##### Supplied material
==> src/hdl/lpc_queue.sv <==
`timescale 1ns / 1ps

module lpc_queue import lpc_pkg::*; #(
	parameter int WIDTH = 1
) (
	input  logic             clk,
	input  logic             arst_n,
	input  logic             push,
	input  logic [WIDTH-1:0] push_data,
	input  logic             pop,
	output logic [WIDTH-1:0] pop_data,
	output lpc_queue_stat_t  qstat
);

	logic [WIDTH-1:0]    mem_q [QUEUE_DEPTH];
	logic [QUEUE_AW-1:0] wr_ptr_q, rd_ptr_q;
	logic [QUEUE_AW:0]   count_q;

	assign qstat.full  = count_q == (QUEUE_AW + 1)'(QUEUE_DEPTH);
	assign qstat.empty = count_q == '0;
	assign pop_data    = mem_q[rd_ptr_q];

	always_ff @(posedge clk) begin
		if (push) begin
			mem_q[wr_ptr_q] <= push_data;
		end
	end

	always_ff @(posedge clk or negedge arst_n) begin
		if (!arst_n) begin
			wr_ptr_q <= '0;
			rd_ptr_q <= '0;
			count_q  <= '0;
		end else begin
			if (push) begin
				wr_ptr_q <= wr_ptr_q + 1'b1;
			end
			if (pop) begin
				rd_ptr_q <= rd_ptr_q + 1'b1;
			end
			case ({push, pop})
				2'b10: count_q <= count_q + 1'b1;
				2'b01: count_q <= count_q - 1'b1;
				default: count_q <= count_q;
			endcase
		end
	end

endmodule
##########
##### Supplied material
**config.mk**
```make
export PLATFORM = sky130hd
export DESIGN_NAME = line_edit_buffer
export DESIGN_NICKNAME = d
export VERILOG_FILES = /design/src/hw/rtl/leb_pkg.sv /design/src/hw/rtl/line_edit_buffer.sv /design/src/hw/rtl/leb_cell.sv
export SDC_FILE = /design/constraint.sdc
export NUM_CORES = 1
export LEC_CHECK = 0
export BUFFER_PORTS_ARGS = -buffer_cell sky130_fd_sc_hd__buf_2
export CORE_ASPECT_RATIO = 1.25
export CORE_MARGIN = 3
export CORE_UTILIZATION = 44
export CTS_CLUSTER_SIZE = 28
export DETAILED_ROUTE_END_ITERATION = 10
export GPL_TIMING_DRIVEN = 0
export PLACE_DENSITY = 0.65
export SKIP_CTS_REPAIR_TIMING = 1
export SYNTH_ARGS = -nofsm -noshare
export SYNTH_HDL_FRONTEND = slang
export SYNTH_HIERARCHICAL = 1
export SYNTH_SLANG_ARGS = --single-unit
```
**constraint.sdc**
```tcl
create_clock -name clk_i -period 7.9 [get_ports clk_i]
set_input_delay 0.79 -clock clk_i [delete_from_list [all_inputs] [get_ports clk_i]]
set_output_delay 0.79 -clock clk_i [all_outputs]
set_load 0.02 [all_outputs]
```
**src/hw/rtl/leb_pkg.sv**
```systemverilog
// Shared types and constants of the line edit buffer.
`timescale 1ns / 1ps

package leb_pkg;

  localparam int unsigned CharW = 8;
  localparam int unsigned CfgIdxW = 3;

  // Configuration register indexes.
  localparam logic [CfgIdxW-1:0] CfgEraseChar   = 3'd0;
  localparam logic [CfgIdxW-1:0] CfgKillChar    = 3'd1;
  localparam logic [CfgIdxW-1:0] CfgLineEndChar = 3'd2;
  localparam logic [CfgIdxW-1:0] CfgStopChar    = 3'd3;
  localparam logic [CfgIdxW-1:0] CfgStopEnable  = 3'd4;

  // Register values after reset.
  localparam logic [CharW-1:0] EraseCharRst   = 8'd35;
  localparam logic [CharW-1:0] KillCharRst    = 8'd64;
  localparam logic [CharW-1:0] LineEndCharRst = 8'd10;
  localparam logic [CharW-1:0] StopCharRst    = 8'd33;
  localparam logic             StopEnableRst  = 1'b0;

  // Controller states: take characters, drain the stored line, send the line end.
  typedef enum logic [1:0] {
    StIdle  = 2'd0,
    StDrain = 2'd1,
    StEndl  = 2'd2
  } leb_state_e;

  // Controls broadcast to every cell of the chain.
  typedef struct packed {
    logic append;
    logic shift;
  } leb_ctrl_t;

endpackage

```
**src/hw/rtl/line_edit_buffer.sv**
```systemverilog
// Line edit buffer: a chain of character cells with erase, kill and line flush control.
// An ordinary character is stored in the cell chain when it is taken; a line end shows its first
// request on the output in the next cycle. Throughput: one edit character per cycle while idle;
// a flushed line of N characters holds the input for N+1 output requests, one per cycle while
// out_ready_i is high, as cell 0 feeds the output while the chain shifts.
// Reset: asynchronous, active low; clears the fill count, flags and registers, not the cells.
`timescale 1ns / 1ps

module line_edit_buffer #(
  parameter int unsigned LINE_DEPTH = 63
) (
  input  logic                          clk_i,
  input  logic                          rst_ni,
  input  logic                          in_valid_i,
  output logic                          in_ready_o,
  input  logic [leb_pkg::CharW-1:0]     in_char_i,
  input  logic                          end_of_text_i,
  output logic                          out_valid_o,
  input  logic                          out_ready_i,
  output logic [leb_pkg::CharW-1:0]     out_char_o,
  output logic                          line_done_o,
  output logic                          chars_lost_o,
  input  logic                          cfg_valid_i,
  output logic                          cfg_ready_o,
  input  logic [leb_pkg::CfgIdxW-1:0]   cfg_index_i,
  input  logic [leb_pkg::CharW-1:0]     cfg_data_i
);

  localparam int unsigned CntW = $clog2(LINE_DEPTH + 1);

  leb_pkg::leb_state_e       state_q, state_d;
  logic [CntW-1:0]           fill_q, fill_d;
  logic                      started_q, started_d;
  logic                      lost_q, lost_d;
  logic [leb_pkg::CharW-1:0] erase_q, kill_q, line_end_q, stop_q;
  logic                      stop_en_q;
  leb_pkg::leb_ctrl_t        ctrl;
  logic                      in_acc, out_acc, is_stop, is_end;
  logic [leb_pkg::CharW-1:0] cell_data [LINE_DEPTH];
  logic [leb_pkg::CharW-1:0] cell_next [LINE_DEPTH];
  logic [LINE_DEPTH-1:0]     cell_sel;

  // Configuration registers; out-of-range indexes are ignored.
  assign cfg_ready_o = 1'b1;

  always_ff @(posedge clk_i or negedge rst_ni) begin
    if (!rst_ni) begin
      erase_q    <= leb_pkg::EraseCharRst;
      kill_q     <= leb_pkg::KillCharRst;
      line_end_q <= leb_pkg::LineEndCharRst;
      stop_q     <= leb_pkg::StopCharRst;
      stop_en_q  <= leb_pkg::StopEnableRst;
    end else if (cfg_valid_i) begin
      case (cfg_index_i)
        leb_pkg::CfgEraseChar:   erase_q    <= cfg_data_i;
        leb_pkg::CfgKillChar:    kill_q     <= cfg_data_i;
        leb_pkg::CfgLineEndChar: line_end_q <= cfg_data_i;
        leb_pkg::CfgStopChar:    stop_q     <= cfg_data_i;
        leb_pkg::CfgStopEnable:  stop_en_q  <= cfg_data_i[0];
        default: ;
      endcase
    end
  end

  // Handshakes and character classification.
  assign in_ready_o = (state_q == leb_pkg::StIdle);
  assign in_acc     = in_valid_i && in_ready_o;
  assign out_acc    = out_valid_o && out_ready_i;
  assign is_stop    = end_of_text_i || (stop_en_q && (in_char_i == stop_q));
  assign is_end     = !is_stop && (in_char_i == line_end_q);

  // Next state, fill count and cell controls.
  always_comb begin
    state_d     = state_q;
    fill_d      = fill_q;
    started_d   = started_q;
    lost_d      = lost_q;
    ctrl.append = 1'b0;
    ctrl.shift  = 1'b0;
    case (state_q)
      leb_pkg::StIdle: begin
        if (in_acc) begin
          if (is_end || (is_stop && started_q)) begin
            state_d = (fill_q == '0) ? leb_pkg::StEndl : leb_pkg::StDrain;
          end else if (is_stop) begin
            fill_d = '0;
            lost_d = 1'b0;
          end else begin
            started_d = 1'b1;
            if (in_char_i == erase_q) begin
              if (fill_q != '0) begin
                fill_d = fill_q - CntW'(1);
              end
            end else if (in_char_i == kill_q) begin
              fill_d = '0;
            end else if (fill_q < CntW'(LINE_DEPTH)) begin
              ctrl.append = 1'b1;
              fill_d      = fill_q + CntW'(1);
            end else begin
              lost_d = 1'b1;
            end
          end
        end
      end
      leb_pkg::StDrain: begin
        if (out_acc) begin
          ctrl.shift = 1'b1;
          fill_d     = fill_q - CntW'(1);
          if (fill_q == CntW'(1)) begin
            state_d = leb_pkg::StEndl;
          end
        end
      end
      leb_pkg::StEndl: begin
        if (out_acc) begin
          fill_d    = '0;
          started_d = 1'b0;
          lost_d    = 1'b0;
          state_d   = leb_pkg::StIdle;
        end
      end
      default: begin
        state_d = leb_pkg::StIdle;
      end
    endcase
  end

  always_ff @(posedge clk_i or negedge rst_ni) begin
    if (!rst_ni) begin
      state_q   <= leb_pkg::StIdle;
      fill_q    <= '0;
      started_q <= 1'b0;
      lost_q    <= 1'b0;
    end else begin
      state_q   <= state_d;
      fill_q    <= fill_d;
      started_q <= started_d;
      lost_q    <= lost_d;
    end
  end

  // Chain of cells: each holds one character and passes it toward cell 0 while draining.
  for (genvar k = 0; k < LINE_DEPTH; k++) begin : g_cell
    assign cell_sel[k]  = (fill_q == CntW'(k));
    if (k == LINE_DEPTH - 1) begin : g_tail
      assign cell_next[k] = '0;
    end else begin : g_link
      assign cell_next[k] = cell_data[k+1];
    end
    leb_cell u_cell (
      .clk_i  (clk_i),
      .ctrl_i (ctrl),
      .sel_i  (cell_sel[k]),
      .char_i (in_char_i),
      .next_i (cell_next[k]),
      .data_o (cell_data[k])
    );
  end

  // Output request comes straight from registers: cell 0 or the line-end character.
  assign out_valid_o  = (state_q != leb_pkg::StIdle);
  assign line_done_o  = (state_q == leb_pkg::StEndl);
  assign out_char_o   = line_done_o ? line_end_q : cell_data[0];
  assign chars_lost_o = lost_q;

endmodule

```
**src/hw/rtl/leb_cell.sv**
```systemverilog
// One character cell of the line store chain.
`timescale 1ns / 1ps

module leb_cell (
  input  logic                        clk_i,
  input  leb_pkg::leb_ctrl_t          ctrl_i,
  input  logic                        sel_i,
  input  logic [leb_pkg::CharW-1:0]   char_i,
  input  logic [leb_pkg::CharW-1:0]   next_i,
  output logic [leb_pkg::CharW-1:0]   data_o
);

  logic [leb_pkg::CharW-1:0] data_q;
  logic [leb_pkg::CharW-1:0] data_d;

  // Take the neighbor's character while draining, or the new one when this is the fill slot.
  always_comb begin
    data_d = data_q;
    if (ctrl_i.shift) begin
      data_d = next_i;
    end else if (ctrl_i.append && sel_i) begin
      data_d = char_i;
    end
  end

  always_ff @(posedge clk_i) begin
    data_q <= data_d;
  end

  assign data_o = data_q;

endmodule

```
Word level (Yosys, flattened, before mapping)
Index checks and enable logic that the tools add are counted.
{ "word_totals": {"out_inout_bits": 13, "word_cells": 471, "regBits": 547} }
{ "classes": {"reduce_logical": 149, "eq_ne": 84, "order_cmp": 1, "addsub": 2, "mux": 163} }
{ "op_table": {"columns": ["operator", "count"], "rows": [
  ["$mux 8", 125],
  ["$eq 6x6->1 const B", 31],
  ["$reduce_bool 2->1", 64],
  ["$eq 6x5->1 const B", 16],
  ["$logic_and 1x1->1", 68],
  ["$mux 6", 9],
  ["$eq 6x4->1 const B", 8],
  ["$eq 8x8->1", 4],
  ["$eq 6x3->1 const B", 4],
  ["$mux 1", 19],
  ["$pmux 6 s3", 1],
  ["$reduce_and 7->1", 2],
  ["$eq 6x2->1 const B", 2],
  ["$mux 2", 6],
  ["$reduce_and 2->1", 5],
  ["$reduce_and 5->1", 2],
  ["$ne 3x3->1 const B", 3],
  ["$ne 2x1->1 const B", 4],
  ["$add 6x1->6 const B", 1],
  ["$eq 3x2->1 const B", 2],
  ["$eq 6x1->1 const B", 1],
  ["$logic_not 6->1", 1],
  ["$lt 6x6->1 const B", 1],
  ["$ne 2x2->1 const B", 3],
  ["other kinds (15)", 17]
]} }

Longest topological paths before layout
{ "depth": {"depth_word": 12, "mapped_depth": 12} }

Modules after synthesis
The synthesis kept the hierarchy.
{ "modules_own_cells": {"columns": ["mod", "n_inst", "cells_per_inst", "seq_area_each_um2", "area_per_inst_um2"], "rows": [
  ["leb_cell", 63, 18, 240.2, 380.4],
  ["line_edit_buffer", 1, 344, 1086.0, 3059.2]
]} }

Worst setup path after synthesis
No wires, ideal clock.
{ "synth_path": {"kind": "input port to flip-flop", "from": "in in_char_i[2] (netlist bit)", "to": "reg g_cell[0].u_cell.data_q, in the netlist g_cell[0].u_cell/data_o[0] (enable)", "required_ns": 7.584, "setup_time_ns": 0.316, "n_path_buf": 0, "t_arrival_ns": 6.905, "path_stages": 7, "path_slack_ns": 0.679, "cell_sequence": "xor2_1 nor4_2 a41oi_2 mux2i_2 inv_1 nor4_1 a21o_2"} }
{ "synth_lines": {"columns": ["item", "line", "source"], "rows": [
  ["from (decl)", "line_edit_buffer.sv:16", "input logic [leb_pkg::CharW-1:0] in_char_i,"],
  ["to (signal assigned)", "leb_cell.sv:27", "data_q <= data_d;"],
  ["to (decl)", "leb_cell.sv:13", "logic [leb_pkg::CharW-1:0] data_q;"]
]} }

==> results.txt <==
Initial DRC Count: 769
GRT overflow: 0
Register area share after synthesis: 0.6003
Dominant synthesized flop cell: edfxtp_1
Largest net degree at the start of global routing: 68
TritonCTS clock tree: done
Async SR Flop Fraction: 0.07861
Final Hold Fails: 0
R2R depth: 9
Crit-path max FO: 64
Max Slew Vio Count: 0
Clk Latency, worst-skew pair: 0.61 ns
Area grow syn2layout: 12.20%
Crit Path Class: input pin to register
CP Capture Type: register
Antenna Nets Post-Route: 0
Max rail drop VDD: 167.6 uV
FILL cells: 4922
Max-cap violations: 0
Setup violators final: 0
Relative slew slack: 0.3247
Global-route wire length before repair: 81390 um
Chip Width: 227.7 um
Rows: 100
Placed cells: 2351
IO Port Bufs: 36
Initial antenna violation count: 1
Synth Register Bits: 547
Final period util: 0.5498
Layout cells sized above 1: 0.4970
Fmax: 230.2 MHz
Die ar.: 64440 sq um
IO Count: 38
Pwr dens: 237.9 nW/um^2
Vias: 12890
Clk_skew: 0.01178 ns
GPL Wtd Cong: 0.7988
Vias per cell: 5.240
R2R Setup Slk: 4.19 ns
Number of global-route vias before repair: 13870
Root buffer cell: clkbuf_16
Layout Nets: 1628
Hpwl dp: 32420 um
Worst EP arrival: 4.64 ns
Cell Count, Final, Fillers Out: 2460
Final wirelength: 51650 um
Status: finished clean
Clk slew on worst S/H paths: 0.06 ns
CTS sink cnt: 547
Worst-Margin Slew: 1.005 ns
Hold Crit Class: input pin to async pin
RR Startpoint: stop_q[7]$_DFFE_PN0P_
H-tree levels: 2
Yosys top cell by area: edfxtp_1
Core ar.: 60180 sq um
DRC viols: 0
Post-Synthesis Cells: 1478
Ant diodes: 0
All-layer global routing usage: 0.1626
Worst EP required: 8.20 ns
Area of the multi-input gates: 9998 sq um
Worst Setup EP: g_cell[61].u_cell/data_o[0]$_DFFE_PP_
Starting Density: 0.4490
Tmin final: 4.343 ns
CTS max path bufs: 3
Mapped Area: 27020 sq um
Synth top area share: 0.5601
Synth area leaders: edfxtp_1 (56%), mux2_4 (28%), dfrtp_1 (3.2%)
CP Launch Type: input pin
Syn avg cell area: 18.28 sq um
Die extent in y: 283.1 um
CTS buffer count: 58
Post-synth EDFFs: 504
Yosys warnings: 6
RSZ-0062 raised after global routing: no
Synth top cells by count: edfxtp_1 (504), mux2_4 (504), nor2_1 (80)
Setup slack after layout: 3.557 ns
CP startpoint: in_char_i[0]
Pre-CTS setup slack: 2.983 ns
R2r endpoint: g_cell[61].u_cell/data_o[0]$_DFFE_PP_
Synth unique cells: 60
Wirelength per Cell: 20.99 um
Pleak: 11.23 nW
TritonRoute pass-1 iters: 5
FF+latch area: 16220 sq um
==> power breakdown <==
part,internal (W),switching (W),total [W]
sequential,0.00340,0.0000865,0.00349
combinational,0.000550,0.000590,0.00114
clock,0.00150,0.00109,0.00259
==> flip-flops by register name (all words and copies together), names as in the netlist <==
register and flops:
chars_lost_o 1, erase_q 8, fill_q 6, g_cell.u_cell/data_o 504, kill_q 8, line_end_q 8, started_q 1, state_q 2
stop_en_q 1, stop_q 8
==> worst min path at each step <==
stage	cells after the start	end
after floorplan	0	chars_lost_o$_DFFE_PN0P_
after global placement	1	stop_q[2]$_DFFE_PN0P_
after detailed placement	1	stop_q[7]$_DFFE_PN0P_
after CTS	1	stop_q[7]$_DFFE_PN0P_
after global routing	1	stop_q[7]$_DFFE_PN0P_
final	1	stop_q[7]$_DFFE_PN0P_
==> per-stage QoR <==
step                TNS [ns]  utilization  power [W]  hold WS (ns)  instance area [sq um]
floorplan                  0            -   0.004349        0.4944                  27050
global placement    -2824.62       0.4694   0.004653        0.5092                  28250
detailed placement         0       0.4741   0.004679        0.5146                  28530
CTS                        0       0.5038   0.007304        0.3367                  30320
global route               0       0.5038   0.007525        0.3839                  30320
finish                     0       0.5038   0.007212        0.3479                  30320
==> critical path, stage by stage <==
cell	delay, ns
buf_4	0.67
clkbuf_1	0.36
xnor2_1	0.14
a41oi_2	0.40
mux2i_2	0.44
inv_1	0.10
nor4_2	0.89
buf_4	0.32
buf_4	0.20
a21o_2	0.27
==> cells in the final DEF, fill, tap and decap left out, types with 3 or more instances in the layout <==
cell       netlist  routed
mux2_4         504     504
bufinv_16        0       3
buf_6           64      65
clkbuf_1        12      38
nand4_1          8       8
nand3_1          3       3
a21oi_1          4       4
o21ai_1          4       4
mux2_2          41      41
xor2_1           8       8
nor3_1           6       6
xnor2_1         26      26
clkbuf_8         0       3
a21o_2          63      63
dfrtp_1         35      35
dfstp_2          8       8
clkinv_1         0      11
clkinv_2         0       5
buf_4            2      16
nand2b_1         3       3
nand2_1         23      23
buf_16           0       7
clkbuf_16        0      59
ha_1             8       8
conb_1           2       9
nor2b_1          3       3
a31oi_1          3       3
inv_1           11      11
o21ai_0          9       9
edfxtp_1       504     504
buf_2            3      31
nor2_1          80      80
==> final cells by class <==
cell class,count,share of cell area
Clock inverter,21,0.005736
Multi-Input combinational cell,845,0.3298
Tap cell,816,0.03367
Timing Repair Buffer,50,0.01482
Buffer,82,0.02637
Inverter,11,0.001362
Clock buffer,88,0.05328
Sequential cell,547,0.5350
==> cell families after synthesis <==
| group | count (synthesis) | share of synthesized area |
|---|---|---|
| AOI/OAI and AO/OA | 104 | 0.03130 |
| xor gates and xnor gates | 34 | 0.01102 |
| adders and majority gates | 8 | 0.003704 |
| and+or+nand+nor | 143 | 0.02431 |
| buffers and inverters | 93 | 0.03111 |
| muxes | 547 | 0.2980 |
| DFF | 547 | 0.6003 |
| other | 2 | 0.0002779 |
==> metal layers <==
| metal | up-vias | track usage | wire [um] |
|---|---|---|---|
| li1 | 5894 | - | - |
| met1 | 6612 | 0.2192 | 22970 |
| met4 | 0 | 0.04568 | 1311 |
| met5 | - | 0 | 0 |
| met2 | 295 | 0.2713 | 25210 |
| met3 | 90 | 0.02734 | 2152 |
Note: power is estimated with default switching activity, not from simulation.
##########
• _Exercise_
When the line with "Worst EP required: 8.20 ns" is reached in the data above, start copying there, and copy each line exactly until the line with "Synth top cells" has been copied; copy nothing else.

• _Result of the task_
Worst EP required: 8.20 ns
Area of the multi-input gates: 9998 sq um
Worst Setup EP: g_cell[61].u_cell/data_o[0]$_DFFE_PP_
Starting Density: 0.4490
Tmin final: 4.343 ns
CTS max path bufs: 3
Mapped Area: 27020 sq um
Synth top area share: 0.5601
Synth area leaders: edfxtp_1 (56%), mux2_4 (28%), dfrtp_1 (3.2%)
CP Launch Type: input pin
Syn avg cell area: 18.28 sq um
Die extent in y: 283.1 um
CTS buffer count: 58
Post-synth EDFFs: 504
Yosys warnings: 6
RSZ-0062 raised after global routing: no
Synth top cells by count: edfxtp_1 (504), mux2_4 (504), nor2_1 (80)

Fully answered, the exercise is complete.